Show each line of the records below where the word "value" occurs.

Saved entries
◆ ◆ ◆ ◆ ◆
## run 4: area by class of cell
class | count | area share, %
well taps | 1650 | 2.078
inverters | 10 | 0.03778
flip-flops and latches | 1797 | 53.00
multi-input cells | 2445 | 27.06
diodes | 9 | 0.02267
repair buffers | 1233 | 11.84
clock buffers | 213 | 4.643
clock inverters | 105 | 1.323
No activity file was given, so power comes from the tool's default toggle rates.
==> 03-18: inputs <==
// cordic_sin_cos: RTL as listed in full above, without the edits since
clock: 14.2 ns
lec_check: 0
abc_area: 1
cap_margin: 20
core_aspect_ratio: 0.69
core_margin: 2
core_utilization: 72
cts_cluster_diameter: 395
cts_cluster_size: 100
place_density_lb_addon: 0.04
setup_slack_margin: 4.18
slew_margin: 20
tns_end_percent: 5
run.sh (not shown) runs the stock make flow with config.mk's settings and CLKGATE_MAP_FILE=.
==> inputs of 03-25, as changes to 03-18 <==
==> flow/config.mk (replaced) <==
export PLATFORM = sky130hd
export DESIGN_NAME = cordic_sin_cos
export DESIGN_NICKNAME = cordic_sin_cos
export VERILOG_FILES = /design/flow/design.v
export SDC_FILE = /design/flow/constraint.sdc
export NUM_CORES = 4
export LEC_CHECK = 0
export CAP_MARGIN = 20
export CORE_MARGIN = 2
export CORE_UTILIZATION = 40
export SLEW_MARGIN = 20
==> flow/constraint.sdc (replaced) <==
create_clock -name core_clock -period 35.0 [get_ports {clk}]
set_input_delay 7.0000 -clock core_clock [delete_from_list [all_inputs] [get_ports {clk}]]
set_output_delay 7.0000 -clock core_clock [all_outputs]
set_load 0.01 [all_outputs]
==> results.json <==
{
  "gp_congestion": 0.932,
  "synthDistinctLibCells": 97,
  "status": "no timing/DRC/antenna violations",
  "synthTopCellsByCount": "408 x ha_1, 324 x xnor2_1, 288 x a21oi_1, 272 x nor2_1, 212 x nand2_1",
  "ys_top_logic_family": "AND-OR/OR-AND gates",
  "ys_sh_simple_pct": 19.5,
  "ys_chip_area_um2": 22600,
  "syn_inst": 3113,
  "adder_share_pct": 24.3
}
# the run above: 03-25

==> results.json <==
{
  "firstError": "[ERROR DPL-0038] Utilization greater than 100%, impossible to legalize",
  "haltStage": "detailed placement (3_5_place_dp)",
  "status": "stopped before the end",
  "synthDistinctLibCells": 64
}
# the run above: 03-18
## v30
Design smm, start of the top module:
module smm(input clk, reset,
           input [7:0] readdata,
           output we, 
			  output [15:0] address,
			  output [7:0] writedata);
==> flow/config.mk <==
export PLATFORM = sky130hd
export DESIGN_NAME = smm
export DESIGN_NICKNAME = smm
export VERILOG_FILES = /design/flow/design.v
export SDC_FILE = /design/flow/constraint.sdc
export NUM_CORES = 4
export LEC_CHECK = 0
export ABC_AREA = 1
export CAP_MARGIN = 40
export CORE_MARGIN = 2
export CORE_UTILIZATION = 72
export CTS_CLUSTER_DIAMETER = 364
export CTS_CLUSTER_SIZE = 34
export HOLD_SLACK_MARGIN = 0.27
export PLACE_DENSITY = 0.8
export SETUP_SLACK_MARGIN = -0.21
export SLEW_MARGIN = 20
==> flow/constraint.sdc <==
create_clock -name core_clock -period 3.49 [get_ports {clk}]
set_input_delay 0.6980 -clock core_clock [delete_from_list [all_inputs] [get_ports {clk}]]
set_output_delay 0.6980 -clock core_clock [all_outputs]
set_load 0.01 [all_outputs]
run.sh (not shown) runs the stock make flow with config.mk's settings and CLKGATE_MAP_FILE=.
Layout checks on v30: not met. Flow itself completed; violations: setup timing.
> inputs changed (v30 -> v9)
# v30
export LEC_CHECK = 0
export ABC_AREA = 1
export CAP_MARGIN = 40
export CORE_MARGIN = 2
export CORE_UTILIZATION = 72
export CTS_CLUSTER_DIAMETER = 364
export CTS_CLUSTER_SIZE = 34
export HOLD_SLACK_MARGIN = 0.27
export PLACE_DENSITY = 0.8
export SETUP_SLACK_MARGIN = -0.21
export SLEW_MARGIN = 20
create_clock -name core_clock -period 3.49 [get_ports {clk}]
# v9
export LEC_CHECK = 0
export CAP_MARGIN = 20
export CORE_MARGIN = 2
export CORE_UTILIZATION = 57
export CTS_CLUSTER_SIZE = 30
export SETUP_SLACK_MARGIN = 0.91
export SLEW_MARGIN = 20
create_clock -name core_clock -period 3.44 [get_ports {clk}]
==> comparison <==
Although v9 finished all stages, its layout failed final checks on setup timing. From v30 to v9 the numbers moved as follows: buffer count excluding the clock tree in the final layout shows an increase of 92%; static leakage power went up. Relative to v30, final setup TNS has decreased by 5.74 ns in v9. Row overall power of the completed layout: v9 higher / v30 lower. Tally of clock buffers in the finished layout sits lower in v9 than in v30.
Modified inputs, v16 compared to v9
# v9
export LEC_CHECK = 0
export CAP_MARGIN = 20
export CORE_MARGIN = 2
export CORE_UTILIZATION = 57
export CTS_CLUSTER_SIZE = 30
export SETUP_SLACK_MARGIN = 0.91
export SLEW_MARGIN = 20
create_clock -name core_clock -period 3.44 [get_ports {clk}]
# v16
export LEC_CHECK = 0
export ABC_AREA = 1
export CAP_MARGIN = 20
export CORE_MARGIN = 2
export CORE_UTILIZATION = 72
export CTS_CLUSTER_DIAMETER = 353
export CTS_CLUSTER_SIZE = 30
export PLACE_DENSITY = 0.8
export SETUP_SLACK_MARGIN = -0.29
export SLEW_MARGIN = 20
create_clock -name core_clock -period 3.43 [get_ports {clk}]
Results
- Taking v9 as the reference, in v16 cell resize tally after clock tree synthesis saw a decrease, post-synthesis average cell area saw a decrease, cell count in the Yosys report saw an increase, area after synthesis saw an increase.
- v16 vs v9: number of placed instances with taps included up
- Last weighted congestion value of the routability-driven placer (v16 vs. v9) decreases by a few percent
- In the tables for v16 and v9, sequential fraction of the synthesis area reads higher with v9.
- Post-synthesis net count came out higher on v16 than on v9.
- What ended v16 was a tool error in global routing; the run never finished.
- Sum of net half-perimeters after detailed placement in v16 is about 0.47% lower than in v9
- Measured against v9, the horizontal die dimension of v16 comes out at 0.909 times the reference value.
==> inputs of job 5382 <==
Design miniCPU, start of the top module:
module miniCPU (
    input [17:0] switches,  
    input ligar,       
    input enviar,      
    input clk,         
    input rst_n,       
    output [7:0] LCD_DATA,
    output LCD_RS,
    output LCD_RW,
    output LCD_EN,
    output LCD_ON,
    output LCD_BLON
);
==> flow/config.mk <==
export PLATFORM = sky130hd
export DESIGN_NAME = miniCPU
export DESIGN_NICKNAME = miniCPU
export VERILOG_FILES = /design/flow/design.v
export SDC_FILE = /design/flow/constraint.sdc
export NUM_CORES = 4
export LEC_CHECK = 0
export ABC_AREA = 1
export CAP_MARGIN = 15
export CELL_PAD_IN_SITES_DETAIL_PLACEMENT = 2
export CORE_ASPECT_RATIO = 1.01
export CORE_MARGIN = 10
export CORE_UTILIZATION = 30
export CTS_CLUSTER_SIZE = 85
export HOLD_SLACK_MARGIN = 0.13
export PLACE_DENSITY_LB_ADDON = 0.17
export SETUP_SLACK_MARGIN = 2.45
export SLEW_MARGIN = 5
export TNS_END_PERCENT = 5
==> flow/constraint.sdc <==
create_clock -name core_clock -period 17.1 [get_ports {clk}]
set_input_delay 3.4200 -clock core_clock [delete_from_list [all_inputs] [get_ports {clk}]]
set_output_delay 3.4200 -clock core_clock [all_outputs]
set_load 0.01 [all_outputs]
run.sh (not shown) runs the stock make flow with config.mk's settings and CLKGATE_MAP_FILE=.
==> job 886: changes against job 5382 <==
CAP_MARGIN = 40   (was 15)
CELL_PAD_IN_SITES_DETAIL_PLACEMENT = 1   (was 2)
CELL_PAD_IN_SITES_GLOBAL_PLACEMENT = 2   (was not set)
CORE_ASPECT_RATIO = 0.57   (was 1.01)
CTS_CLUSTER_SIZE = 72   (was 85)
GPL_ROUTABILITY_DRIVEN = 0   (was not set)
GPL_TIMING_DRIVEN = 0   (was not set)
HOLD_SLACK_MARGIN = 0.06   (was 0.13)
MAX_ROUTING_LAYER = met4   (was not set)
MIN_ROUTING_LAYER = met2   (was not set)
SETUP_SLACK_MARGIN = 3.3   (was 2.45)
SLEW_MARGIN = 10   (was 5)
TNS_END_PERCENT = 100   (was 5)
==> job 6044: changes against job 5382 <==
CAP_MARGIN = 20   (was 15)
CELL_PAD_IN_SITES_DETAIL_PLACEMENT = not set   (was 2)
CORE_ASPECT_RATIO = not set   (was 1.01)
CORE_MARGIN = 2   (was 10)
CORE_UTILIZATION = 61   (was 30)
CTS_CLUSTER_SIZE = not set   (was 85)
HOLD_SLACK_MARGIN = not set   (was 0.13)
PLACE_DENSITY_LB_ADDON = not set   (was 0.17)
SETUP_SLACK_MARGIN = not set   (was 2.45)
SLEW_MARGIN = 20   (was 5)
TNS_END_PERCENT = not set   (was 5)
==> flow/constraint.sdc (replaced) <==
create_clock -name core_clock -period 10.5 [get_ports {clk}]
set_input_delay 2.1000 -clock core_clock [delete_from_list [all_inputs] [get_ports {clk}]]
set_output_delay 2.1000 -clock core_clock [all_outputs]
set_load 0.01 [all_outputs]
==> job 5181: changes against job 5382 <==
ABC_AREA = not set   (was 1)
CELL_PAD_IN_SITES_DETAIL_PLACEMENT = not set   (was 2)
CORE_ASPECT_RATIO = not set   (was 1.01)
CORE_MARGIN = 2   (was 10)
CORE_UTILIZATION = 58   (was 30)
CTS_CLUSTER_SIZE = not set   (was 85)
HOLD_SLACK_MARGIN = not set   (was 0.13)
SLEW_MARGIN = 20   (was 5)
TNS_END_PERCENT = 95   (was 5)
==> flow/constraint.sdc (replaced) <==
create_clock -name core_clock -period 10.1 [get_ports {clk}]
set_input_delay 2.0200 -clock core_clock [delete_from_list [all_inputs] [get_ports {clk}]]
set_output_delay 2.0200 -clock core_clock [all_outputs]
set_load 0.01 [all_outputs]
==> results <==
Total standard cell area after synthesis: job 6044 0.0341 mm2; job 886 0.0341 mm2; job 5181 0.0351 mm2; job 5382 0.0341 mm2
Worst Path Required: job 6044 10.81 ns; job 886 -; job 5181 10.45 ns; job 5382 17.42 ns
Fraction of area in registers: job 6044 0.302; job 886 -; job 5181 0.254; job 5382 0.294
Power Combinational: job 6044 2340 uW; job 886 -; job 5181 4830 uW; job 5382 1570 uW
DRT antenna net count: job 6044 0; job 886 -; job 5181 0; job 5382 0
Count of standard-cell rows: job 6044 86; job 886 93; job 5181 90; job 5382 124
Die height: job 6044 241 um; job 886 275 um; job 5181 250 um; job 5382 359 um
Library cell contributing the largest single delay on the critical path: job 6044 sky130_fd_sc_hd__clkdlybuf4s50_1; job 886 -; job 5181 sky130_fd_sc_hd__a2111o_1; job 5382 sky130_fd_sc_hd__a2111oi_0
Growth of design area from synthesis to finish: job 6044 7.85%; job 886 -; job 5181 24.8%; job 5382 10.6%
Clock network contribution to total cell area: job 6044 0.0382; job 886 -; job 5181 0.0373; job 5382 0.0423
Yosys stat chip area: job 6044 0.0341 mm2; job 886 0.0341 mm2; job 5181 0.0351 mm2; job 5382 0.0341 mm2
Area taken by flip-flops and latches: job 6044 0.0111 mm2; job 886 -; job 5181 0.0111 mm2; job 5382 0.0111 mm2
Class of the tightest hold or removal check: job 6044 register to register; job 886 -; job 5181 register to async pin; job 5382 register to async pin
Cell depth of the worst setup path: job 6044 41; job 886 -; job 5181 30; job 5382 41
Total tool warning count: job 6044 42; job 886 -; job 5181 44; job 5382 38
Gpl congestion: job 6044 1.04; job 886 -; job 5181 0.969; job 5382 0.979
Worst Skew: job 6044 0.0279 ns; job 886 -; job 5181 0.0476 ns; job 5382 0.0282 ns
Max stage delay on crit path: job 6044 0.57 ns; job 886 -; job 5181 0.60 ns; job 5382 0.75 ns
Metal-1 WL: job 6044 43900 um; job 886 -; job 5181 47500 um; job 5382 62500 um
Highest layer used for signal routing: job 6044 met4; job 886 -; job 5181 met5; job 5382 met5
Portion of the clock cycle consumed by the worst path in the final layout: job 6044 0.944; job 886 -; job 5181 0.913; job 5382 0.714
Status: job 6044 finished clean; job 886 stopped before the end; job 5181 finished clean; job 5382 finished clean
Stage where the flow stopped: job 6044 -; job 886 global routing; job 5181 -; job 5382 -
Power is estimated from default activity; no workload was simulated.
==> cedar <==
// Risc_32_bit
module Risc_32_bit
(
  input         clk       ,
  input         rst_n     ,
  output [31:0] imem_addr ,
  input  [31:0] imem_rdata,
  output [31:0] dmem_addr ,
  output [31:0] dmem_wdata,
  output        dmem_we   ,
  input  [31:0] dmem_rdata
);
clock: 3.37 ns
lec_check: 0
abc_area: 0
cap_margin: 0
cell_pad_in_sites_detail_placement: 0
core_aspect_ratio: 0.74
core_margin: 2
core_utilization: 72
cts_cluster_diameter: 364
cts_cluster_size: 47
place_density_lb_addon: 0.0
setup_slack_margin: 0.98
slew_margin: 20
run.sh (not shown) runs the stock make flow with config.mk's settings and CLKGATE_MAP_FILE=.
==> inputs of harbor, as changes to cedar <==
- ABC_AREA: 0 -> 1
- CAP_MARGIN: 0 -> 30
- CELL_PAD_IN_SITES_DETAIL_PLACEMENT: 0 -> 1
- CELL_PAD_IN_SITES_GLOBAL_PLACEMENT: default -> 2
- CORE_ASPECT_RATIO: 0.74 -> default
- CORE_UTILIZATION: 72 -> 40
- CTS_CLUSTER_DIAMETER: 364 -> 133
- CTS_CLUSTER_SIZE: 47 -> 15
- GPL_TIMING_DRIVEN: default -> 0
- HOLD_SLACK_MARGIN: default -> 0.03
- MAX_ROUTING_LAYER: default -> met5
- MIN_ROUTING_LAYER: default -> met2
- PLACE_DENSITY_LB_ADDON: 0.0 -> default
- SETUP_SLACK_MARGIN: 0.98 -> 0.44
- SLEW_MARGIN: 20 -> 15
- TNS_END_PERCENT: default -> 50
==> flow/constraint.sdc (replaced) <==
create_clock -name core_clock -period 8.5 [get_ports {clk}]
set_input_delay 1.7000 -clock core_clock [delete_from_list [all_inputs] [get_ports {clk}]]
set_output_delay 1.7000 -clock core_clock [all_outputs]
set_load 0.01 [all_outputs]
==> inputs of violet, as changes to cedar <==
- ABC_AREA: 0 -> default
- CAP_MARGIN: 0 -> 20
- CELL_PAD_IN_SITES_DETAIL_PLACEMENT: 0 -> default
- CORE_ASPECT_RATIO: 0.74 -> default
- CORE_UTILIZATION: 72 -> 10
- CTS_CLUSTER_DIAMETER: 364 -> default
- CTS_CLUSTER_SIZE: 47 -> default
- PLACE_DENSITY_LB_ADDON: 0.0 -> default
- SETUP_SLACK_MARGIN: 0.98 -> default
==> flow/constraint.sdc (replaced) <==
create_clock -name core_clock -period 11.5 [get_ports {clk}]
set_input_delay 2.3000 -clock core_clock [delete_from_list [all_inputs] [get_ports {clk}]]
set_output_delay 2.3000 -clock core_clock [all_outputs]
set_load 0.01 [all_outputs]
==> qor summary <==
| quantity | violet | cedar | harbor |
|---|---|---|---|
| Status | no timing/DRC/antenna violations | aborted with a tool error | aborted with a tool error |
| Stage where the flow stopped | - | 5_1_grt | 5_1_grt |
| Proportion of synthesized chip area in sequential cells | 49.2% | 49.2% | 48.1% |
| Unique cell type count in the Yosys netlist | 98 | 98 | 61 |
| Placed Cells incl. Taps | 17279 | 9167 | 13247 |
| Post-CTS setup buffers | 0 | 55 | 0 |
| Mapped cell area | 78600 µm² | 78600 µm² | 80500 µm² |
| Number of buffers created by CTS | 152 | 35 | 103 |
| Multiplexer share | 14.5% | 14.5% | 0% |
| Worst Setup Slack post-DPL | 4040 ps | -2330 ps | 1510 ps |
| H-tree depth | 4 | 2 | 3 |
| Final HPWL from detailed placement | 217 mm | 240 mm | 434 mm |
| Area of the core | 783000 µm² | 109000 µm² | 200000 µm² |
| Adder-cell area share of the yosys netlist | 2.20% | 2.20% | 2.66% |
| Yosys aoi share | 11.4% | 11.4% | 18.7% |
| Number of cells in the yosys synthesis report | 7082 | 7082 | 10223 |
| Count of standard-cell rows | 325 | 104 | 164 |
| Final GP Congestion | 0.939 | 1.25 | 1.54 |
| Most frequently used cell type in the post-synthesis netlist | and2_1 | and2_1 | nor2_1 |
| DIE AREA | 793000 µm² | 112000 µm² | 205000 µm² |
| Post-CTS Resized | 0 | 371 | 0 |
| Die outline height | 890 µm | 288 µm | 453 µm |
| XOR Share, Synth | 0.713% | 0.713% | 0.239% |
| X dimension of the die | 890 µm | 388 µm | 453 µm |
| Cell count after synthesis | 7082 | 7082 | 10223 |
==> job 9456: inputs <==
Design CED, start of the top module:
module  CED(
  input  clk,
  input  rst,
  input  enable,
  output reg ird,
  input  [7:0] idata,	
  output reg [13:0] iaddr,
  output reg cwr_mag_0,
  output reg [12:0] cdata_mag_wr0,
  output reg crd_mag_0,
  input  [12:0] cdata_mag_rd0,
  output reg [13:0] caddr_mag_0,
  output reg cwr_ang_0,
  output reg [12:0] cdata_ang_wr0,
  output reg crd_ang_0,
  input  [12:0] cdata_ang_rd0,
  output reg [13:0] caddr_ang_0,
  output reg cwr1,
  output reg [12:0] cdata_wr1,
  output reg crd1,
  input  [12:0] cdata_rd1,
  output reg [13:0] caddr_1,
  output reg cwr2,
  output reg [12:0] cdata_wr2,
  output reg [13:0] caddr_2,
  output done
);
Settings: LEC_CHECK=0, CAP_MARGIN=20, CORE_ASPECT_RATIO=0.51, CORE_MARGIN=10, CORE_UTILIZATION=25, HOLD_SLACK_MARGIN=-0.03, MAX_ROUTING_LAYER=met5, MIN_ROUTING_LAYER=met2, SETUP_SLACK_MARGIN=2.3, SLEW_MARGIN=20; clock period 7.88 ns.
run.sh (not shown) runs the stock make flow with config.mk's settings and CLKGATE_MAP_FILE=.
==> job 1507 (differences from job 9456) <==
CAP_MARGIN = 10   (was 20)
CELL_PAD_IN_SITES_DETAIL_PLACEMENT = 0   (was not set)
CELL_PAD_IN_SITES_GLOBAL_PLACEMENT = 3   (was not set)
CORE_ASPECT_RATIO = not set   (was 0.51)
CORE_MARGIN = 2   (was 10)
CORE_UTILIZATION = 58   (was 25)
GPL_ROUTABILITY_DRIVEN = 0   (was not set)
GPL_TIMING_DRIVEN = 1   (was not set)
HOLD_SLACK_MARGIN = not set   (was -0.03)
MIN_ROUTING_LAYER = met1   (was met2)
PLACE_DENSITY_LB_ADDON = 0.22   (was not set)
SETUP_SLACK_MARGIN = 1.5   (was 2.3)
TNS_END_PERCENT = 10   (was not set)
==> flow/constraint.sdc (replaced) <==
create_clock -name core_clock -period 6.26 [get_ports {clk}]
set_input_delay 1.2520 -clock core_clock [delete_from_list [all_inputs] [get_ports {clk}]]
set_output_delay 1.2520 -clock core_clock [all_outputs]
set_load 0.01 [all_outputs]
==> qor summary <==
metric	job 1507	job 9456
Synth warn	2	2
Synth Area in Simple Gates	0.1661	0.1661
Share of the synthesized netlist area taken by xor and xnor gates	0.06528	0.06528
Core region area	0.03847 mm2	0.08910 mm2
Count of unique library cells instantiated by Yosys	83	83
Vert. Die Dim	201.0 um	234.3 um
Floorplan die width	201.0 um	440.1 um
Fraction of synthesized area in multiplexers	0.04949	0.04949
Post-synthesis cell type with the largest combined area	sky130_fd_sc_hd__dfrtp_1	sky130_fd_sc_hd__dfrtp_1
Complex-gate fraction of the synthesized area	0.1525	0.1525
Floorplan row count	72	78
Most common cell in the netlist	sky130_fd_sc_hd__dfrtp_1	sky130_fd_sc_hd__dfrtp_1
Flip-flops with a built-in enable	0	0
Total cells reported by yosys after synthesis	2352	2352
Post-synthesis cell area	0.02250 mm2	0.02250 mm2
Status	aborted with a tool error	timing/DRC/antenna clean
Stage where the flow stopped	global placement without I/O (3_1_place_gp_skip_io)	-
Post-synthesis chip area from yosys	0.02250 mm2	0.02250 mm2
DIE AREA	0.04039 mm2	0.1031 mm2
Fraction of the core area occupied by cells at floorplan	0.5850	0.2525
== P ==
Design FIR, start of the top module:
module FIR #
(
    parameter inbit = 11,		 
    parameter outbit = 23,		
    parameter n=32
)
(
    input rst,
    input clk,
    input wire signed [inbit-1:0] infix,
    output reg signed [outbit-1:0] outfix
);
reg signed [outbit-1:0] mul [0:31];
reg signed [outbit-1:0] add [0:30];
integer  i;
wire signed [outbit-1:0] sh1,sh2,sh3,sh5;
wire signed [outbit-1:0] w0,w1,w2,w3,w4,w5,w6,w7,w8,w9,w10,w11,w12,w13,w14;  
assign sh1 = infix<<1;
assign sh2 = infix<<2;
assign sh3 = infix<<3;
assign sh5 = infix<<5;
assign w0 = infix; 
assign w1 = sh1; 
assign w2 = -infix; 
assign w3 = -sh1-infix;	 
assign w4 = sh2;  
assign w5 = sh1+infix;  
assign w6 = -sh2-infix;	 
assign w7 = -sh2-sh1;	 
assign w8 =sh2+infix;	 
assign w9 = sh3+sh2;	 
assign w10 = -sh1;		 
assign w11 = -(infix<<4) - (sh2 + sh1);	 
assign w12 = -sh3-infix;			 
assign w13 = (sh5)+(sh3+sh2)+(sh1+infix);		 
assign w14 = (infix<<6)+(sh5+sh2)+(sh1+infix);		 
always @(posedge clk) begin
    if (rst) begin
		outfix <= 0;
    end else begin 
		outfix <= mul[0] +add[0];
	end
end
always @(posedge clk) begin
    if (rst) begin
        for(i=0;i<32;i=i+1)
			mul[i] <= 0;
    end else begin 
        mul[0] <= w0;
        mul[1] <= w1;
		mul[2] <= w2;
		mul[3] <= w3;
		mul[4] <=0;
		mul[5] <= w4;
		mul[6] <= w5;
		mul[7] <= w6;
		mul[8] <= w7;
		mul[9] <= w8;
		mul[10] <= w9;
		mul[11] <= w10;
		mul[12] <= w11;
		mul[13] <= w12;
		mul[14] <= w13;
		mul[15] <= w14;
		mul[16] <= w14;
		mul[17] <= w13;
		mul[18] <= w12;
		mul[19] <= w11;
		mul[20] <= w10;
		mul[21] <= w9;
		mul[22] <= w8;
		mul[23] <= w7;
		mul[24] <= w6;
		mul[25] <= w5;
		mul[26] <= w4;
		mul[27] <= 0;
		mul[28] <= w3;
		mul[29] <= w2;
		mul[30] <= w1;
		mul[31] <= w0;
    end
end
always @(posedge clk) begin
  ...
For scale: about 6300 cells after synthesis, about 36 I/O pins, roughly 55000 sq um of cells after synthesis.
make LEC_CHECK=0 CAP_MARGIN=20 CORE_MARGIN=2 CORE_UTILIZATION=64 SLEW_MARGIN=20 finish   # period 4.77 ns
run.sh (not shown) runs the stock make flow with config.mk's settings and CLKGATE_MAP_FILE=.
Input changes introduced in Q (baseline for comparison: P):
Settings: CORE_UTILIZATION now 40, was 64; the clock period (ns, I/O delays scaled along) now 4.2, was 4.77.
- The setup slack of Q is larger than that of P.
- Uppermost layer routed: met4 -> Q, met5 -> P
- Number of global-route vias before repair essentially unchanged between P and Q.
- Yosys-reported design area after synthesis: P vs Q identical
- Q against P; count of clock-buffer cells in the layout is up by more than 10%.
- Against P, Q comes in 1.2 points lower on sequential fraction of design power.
◆ ◆ ◆ ◆ ◆
**RESULT BELOW:**
- Last weighted congestion value of the routability-driven placer (v16 vs. v9) decreases by a few percent
- Measured against v9, the horizontal die dimension of v16 comes out at 0.909 times the reference value.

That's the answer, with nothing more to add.